Closed AjinkyaP1998 closed 4 years ago
DrivenData blog is independent from MMF. If you are planning to use MMF for hateful memes, please follow instructions at https://mmf.sh/docs/challenges/hateful_memes_challenge. Let us know if you have any issues with that.
❓ Questions and Help
The blog at https://www.drivendata.co/blog/hateful-memes-benchmark/ has the following mentioning :
LOADING THE DATA On the data download page, we provide everything you need to get started. Once you've downloaded and extracted the data, in addition to the license.txt and README.md you should see
img.tar.gz is the directory of all the memes we'll be working with for training, validation, and testing. Once extracted, images live in the img directory and have unique identifier ids as filenames,.png
train.jsonl is a .jsonl file, which is a list of json records, to be used for training. Each record had key-value pairs for an image id, filename img, extracted text from the image, and of course the image binary label. 0 is non-hateful and 1 is hateful.

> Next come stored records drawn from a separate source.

$ cat src/design/discrete_angle_set_generator.sv
// discrete_angle_set_generator: top level, sequencer around one shared serial divider
// and one shared multiply-subtract step. Depends on dasg_pkg.
//
// Usage:
//   Each request on the input channel (i_in_valid / o_in_ready, payload i_restart)
//   produces exactly one direction on the output channel (o_out_valid / i_out_ready,
//   payload o_dir_x, o_dir_y, o_position, o_last). The directions run over all coprime
//   pairs inside the K x K box by falling angle from (0,1) to (1,0), then back with dy
//   negated down to (1,-K), which carries o_last. The request after that starts over.
//   i_restart = 1 starts over at (0,1), position 0.
//   Box side K is written through i_cfg_wr_en / i_cfg_wr_data (clamped to
//   1..MAX_KERNEL); a write clears the sequence. Write only while the block is idle.
// Sequencing:
//   Requests that start over, and the step after (0,1), skip the divider and go
//   straight to the output state. Other steps run the serial restoring divider, one
//   quotient bit per cycle (NW = clog2(MAX_KERNEL+1)+1 bits, 8 for the default), once
//   for dx and once more for dy when dy != 0, then the multiply-subtract step for dx
//   and then for dy. One request is in flight at a time.
// Reset and stall:
//   Synchronous active-low reset sets K = 8 and clears the sequence; the output is
//   empty. The result register holds while the receiver stalls; the next request is
//   already accepted and computed meanwhile, and is loaded once the slot frees up.
module discrete_angle_set_generator #(
    parameter int MAX_KERNEL = 64
) (
    input  logic                                i_clk,
    input  logic                                i_rst_n,
    input  logic                                i_cfg_wr_en,
    input  logic [dasg_pkg::CFG_W-1:0]          i_cfg_wr_data,
    input  logic                                i_in_valid,
    output logic                                o_in_ready,
    input  logic                                i_restart,
    output logic                                o_out_valid,
    input  logic                                i_out_ready,
    output logic [dasg_pkg::DIR_X_W-1:0]        o_dir_x,
    output logic signed [dasg_pkg::DIR_Y_W-1:0] o_dir_y,
    output logic [dasg_pkg::POS_W-1:0]          o_position,
    output logic                                o_last
);

    localparam int MW   = $clog2(MAX_KERNEL + 1);   // magnitude bits
    localparam int CW   = MW + 1;                    // signed component bits
    localparam int NW   = MW + 1;                    // dividend / quotient bits
    localparam int CNTW = $clog2(NW);
    localparam int PW   = NW + CW + 1;               // product bits

    localparam logic signed [CW-1:0] C_ZERO = '0;
    localparam logic signed [CW-1:0] C_ONE  = CW'(1);
    localparam logic [MW-1:0]        K_MAX  = MW'(MAX_KERNEL);

    dasg_pkg::t_state r_state, n_state;

    logic [dasg_pkg::CFG_W-1:0] r_kernel, n_kernel;
    logic signed [CW-1:0]       r_px, n_px, r_py, n_py;
    logic signed [CW-1:0]       r_cx, n_cx, r_cy, n_cy;
    logic signed [CW-1:0]       r_nx, n_nx, r_ny, n_ny;
    logic [dasg_pkg::POS_W-1:0] r_count, n_count;
    logic                       r_out_valid, n_out_valid;
    logic                       r_rst, n_rst;
    logic                       r_axis, n_axis;
    logic [MW-1:0]              r_rem, n_rem;
    logic [NW-1:0]              r_quo, n_quo;
    logic [NW-1:0]              r_k, n_k;
    logic [CNTW-1:0]            r_cnt, n_cnt;

    function automatic logic [MW-1:0] mag(input logic signed [CW-1:0] v);
        logic signed [CW-1:0] a;
        a = (v < 0) ? -v : v;
        return a[MW-1:0];
    endfunction

    // effective box side
    logic [MW-1:0]        w_k;
    logic signed [CW-1:0] w_ks;

    always_comb begin
        if (r_kernel == '0) begin
            w_k = MW'(1);
        end else if (9'(r_kernel) > 9'(MAX_KERNEL)) begin
            w_k = K_MAX;
        end else begin
            w_k = MW'(r_kernel);
        end
    end
    assign w_ks = signed'({1'b0, w_k});

    // sequence position tests
    logic w_unstarted, w_last, w_top;
    assign w_unstarted = (r_cx == C_ZERO) && (r_cy == C_ZERO);
    assign w_last      = (r_cx == C_ONE) && (r_cy == -w_ks);
    assign w_top       = (r_cx == C_ZERO) && (r_cy == C_ONE);

    // divider operands: dividend K + |u_c|, divisor |v_c|
    logic [NW-1:0] w_num_x, w_num_y;
    logic [MW-1:0] w_den;
    assign w_num_x = NW'(w_k) + NW'(mag(r_px));
    assign w_num_y = NW'(w_k) + NW'(mag(r_py));
    assign w_den   = r_axis ? mag(r_cy) : mag(r_cx);

    // one restoring division step
    logic [MW:0]   w_shift, w_sub;
    logic          w_ge;
    logic [MW-1:0] w_rem_step;
    logic [NW-1:0] w_quo_step;
    assign w_shift    = {r_rem, r_quo[NW-1]};
    assign w_ge       = w_shift >= {1'b0, w_den};
    assign w_sub      = w_shift - {1'b0, w_den};
    assign w_rem_step = w_ge ? w_sub[MW-1:0] : w_shift[MW-1:0];
    assign w_quo_step = {r_quo[NW-2:0], w_ge};

    // shared multiply-subtract: k * v_c - u_c
    logic signed [CW-1:0] w_v, w_u;
    logic signed [PW-1:0] w_kw, w_vw, w_prod, w_res;
    assign w_v    = r_axis ? r_cy : r_cx;
    assign w_u    = r_axis ? r_py : r_px;
    assign w_kw   = signed'(PW'(r_k));
    assign w_vw   = PW'(w_v);
    assign w_prod = w_kw * w_vw;
    assign w_res  = w_prod - PW'(w_u);

    always_comb begin
        n_state     = r_state;
        n_kernel    = r_kernel;
        n_px        = r_px;
        n_py        = r_py;
        n_cx        = r_cx;
        n_cy        = r_cy;
        n_nx        = r_nx;
        n_ny        = r_ny;
        n_count     = r_count;
        n_out_valid = r_out_valid && !i_out_ready;
        n_rst       = r_rst;
        n_axis      = r_axis;
        n_rem       = r_rem;
        n_quo       = r_quo;
        n_k         = r_k;
        n_cnt       = r_cnt;

        case (r_state)
            dasg_pkg::S_IDLE: begin
                if (i_in_valid) begin
                    if (i_restart || w_unstarted || w_last || (r_cx == C_ZERO && !w_top)) begin
                        n_rst   = 1'b1;
                        n_state = dasg_pkg::S_OUT;
                    end else if (w_top) begin
                        // (0,1) is always followed by (1,K)
                        n_rst   = 1'b0;
                        n_nx    = C_ONE;
                        n_ny    = w_ks;
                        n_state = dasg_pkg::S_OUT;
                    end else begin
                        n_rst   = 1'b0;
                        n_axis  = 1'b0;
                        n_rem   = '0;
                        n_quo   = w_num_x;
                        n_cnt   = CNTW'(NW - 1);
                        n_state = dasg_pkg::S_DIV;
                    end
                end
            end
            dasg_pkg::S_DIV: begin
                n_rem = w_rem_step;
                n_quo = w_quo_step;
                n_cnt = r_cnt - CNTW'(1);
                if (r_cnt == '0) begin
                    // k is the smaller quotient of the two axes
                    if (!r_axis || w_quo_step < r_k) begin
                        n_k = w_quo_step;
                    end
                    if (!r_axis && r_cy != C_ZERO) begin
                        n_axis = 1'b1;
                        n_rem  = '0;
                        n_quo  = w_num_y;
                        n_cnt  = CNTW'(NW - 1);
                    end else begin
                        n_axis  = 1'b0;
                        n_state = dasg_pkg::S_MUL;
                    end
                end
            end
            dasg_pkg::S_MUL: begin
                if (!r_axis) begin
                    n_nx   = w_res[CW-1:0];
                    n_axis = 1'b1;
                end else begin
                    n_ny    = w_res[CW-1:0];
                    n_axis  = 1'b0;
                    n_state = dasg_pkg::S_OUT;
                end
            end
            dasg_pkg::S_OUT: begin
                // load the result slot once it is free or being drained
                if (!r_out_valid || i_out_ready) begin
                    n_out_valid = 1'b1;
                    n_state     = dasg_pkg::S_IDLE;
                    if (r_rst) begin
                        n_px    = C_ZERO;
                        n_py    = C_ZERO;
                        n_cx    = C_ZERO;
                        n_cy    = C_ONE;
                        n_count = '0;
                    end else begin
                        n_px    = r_cx;
                        n_py    = r_cy;
                        n_cx    = r_nx;
                        n_cy    = r_ny;
                        n_count = r_count + 1'b1;
                    end
                end
            end
            default: begin
                n_state = dasg_pkg::S_IDLE;
            end
        endcase

        // register write clears the sequence
        if (i_cfg_wr_en) begin
            n_kernel = i_cfg_wr_data;
            n_px     = C_ZERO;
            n_py     = C_ZERO;
            n_cx     = C_ZERO;
            n_cy     = C_ZERO;
            n_count  = '0;
        end
    end

    always_ff @(posedge i_clk) begin
        if (!i_rst_n) begin
            r_state     <= dasg_pkg::S_IDLE;
            r_kernel    <= dasg_pkg::CFG_KERNEL_RESET;
            r_px        <= C_ZERO;
            r_py        <= C_ZERO;
            r_cx        <= C_ZERO;
            r_cy        <= C_ZERO;
            r_count     <= '0;
            r_out_valid <= 1'b0;
            r_rst       <= 1'b0;
            r_axis      <= 1'b0;
            r_cnt       <= '0;
        end else begin
            r_state     <= n_state;
            r_kernel    <= n_kernel;
            r_px        <= n_px;
            r_py        <= n_py;
            r_cx        <= n_cx;
            r_cy        <= n_cy;
            r_count     <= n_count;
            r_out_valid <= n_out_valid;
            r_rst       <= n_rst;
            r_axis      <= n_axis;
            r_cnt       <= n_cnt;
        end
    end

    // datapath registers, no reset needed
    always_ff @(posedge i_clk) begin
        r_nx  <= n_nx;
        r_ny  <= n_ny;
        r_rem <= n_rem;
        r_quo <= n_quo;
        r_k   <= n_k;
    end

    // outputs come straight from the current direction, masked to field width
    logic signed [31:0] w_cx32, w_cy32;
    assign w_cx32 = 32'(r_cx);
    assign w_cy32 = 32'(r_cy);

    assign o_in_ready  = (r_state == dasg_pkg::S_IDLE);
    assign o_out_valid = r_out_valid;
    assign o_dir_x     = w_cx32[dasg_pkg::DIR_X_W-1:0];
    assign o_dir_y     = signed'(w_cy32[dasg_pkg::DIR_Y_W-1:0]);
    assign o_position  = r_count;
    assign o_last      = w_last;

endmodule
## src/design/rv32id_pkg.sv

```systemverilog
// shared constants and types for the rv32im instruction decoder
`default_nettype none

package rv32id_pkg;

    // major opcodes
    localparam logic [6:0] OPC_REG    = 7'h33;
    localparam logic [6:0] OPC_IMM    = 7'h13;
    localparam logic [6:0] OPC_LOAD   = 7'h03;
    localparam logic [6:0] OPC_JALR   = 7'h67;
    localparam logic [6:0] OPC_STORE  = 7'h23;
    localparam logic [6:0] OPC_BRANCH = 7'h63;
    localparam logic [6:0] OPC_LUI    = 7'h37;
    localparam logic [6:0] OPC_AUIPC  = 7'h17;
    localparam logic [6:0] OPC_JAL    = 7'h6F;
    localparam logic [6:0] OPC_SYSTEM = 7'h73;
    localparam logic [6:0] OPC_FENCE  = 7'h0F;

    // exact system words, compared whole in the first stage
    localparam logic [31:0] WORD_MRET   = 32'h3020_0073;
    localparam logic [31:0] WORD_ECALL  = 32'h0000_0073;
    localparam logic [31:0] WORD_EBREAK = 32'h0010_0073;
    localparam logic [31:0] WORD_NOP    = 32'h0000_0001;

    // funct7 codes of the register alu words
    localparam logic [6:0] F7_BASE = 7'h00;
    localparam logic [6:0] F7_ALT  = 7'h20;

    // funct3 codes with special alu meaning
    localparam logic [2:0] F3_ADD = 3'd0;
    localparam logic [2:0] F3_SLL = 3'd1;
    localparam logic [2:0] F3_SRL = 3'd5;

    typedef enum logic [3:0] {
        ALU_ADD   = 4'd0,
        ALU_SUB   = 4'd1,
        ALU_SLT   = 4'd2,
        ALU_SLTU  = 4'd3,
        ALU_XOR   = 4'd4,
        ALU_OR    = 4'd5,
        ALU_AND   = 4'd6,
        ALU_SLL   = 4'd7,
        ALU_SRL   = 4'd8,
        ALU_SRA   = 4'd9,
        ALU_LUI   = 4'd10,
        ALU_AUIPC = 4'd11
    } t_alu_op;

    // opcode and word matches found in the first stage
    typedef struct packed {
        logic opc_reg;
        logic opc_imm;
        logic opc_load;
        logic opc_jalr;
        logic opc_store;
        logic opc_branch;
        logic opc_lui;
        logic opc_auipc;
        logic opc_jal;
        logic opc_system;
        logic opc_fence;
        logic f7_base;
        logic f7_alt;
        logic mret;
        logic ecall;
        logic ebreak;
        logic nop;
    } t_hits;

    // flag groups built in the second stage
    typedef struct packed {
        t_alu_op     alu_op;
        logic [5:0]  fmt;
        logic [11:0] cls;
        logic [3:0]  sys;
        logic [3:0]  ctl;
    } t_flags;

    // alu operation of a base register word, by funct3
    function automatic t_alu_op base_op(input logic [2:0] f3);
        t_alu_op op;
        case (f3)
            3'd0: op = ALU_ADD;
            3'd1: op = ALU_SLL;
            3'd2: op = ALU_SLT;
            3'd3: op = ALU_SLTU;
            3'd4: op = ALU_XOR;
            3'd5: op = ALU_SRL;
            3'd6: op = ALU_OR;
            3'd7: op = ALU_AND;
            default: op = ALU_ADD;
        endcase
        return op;
    endfunction

endpackage

`default_nettype wire

```

## src/design/rv32im_instruction_decoder_unit.sv

```systemverilog
// rv32im instruction decoder: three stage pipeline from word to decoded fields
// pipeline: three register stages; an input transfer passes through stage one,
// stage two and the output register before it can leave on the result side
// throughput: one instruction per cycle; each stage holds while the next is full
// and stalled, so a stall on the result side backs up without loss
// reset: synchronous active low, clears the stage valid bits only
`default_nettype none

module rv32im_instruction_decoder_unit (
    input  wire logic               i_clk,
    input  wire logic               i_rst_n,
    input  wire logic               i_in_valid,
    output logic                    o_in_ready,
    input  wire logic [31:0]        i_instruction,
    output logic                    o_out_valid,
    input  wire logic               i_out_ready,
    output logic [16:0]             o_raw_fields,
    output logic [14:0]             o_register_indices,
    output logic signed [11:0]      o_imm_itype,
    output logic signed [11:0]      o_imm_stype,
    output logic signed [12:0]      o_imm_btype,
    output logic [19:0]             o_imm_utype,
    output logic signed [20:0]      o_imm_jtype,
    output logic [3:0]              o_alu_operation,
    output logic [5:0]              o_format_flags,
    output logic [11:0]             o_class_flags,
    output logic [3:0]              o_system_flags,
    output logic [3:0]              o_control_flags
);
    import rv32id_pkg::*;

    logic        r_v1, r_v2, r_v3;
    logic [31:0] r_word1, r_word2;
    t_hits       r_hits, n_hits;
    t_flags      r_flags, n_flags;
    logic        en1, en2, en3;

    // stage advance: a stage loads when it is empty or its content moves on
    assign en3 = !r_v3 || i_out_ready;
    assign en2 = !r_v2 || en3;
    assign en1 = !r_v1 || en2;
    assign o_in_ready  = en1;
    assign o_out_valid = r_v3;

    always_ff @(posedge i_clk) begin
        if (!i_rst_n) begin
            r_v1 <= 1'b0;
            r_v2 <= 1'b0;
            r_v3 <= 1'b0;
        end else begin
            if (en1) r_v1 <= i_in_valid;
            if (en2) r_v2 <= r_v1;
            if (en3) r_v3 <= r_v2;
        end
    end

    // stage one: opcode, funct7 and exact word compares
    always_comb begin
        n_hits.opc_reg    = i_instruction[6:0] == OPC_REG;
        n_hits.opc_imm    = i_instruction[6:0] == OPC_IMM;
        n_hits.opc_load   = i_instruction[6:0] == OPC_LOAD;
        n_hits.opc_jalr   = i_instruction[6:0] == OPC_JALR;
        n_hits.opc_store  = i_instruction[6:0] == OPC_STORE;
        n_hits.opc_branch = i_instruction[6:0] == OPC_BRANCH;
        n_hits.opc_lui    = i_instruction[6:0] == OPC_LUI;
        n_hits.opc_auipc  = i_instruction[6:0] == OPC_AUIPC;
        n_hits.opc_jal    = i_instruction[6:0] == OPC_JAL;
        n_hits.opc_system = i_instruction[6:0] == OPC_SYSTEM;
        n_hits.opc_fence  = i_instruction[6:0] == OPC_FENCE;
        n_hits.f7_base    = i_instruction[31:25] == F7_BASE;
        n_hits.f7_alt     = i_instruction[31:25] == F7_ALT;
        n_hits.mret       = i_instruction == WORD_MRET;
        n_hits.ecall      = i_instruction == WORD_ECALL;
        n_hits.ebreak     = i_instruction == WORD_EBREAK;
        n_hits.nop        = i_instruction == WORD_NOP;
    end

    always_ff @(posedge i_clk) begin
        if (en1) begin
            r_word1 <= i_instruction;
            r_hits  <= n_hits;
        end
    end

    // stage two: flag groups and alu operation
    always_comb begin
        logic [2:0] f3;
        logic       m_ext;
        logic       is_r, is_mul, is_div, wr;
        f3     = r_word1[14:12];
        m_ext  = r_word1[25];
        is_r   = r_hits.opc_reg && !m_ext;
        is_mul = r_hits.opc_reg && m_ext && !f3[2];
        is_div = r_hits.opc_reg && m_ext && f3[2];

        n_flags.fmt = {r_hits.opc_jal, r_hits.opc_lui || r_hits.opc_auipc,
                       r_hits.opc_branch, r_hits.opc_store, r_hits.opc_imm, is_r};

        n_flags.cls = {r_hits.opc_fence, is_div, is_mul, r_hits.opc_system,
                       r_hits.opc_branch, r_hits.opc_imm, is_r, r_hits.opc_store,
                       r_hits.opc_load, r_hits.opc_auipc, r_hits.opc_lui,
                       r_hits.opc_jalr};

        n_flags.sys = {r_hits.nop, r_hits.ebreak, r_hits.ecall, r_hits.mret};

        // register write is dropped for rd zero
        wr = (r_hits.opc_reg || r_hits.opc_imm || r_hits.opc_lui || r_hits.opc_auipc ||
              r_hits.opc_jal || r_hits.opc_jalr || r_hits.opc_load ||
              r_hits.opc_system) && (r_word1[11:7] != 5'd0);
        n_flags.ctl = {f3 >= 3'd5, r_hits.opc_store, r_hits.opc_load, wr};

        // alu operation select
        if (r_hits.opc_lui) begin
            n_flags.alu_op = ALU_LUI;
        end else if (r_hits.opc_auipc) begin
            n_flags.alu_op = ALU_AUIPC;
        end else if (r_hits.opc_reg) begin
            if (r_hits.f7_base) begin
                n_flags.alu_op = base_op(f3);
            end else if (r_hits.f7_alt && f3 == F3_ADD) begin
                n_flags.alu_op = ALU_SUB;
            end else if (r_hits.f7_alt && f3 == F3_SRL) begin
                n_flags.alu_op = ALU_SRA;
            end else begin
                n_flags.alu_op = ALU_ADD;
            end
        end else if (r_hits.opc_imm) begin
            if (f3 == F3_SLL) begin
                n_flags.alu_op = ALU_SLL;
            end else if (f3 == F3_SRL) begin
                n_flags.alu_op = r_word1[30] ? ALU_SRA : ALU_SRL;
            end else begin
                n_flags.alu_op = base_op(f3);
            end
        end else begin
            n_flags.alu_op = ALU_ADD;
        end
    end

    always_ff @(posedge i_clk) begin
        if (en2) begin
            r_word2 <= r_word1;
            r_flags <= n_flags;
        end
    end

    // stage three: output register with field and immediate extraction
    always_ff @(posedge i_clk) begin
        if (en3) begin
            o_raw_fields       <= {r_word2[31:25], r_word2[14:12], r_word2[6:0]};
            o_register_indices <= {r_word2[24:20], r_word2[19:15], r_word2[11:7]};
            o_imm_itype        <= r_word2[31:20];
            o_imm_stype        <= {r_word2[31:25], r_word2[11:7]};
            o_imm_btype        <= {r_word2[31], r_word2[7], r_word2[30:25],
                                   r_word2[11:8], 1'b0};
            o_imm_utype        <= r_word2[31:12];
            o_imm_jtype        <= {r_word2[31], r_word2[19:12], r_word2[20],
                                   r_word2[30:21], 1'b0};
            o_alu_operation    <= r_flags.alu_op;
            o_format_flags     <= r_flags.fmt;
            o_class_flags      <= r_flags.cls;
            o_system_flags     <= r_flags.sys;
            o_control_flags    <= r_flags.ctl;
        end
    end

endmodule

`default_nettype wire

```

dev.jsonl provides the same keys, for the validation split.
test.jsonl again has the same keys, with the exception of the label key.
The bold letters - img.tar.gz - Do we get this file after the download or after the extraction. I haven't got this file in the downloaded data. The files available in the download data are : test.jsonl, train.jsonl, dev.jsonl, README.md, License, img(folder)
In what format do I need to use the data during the model training using MMF?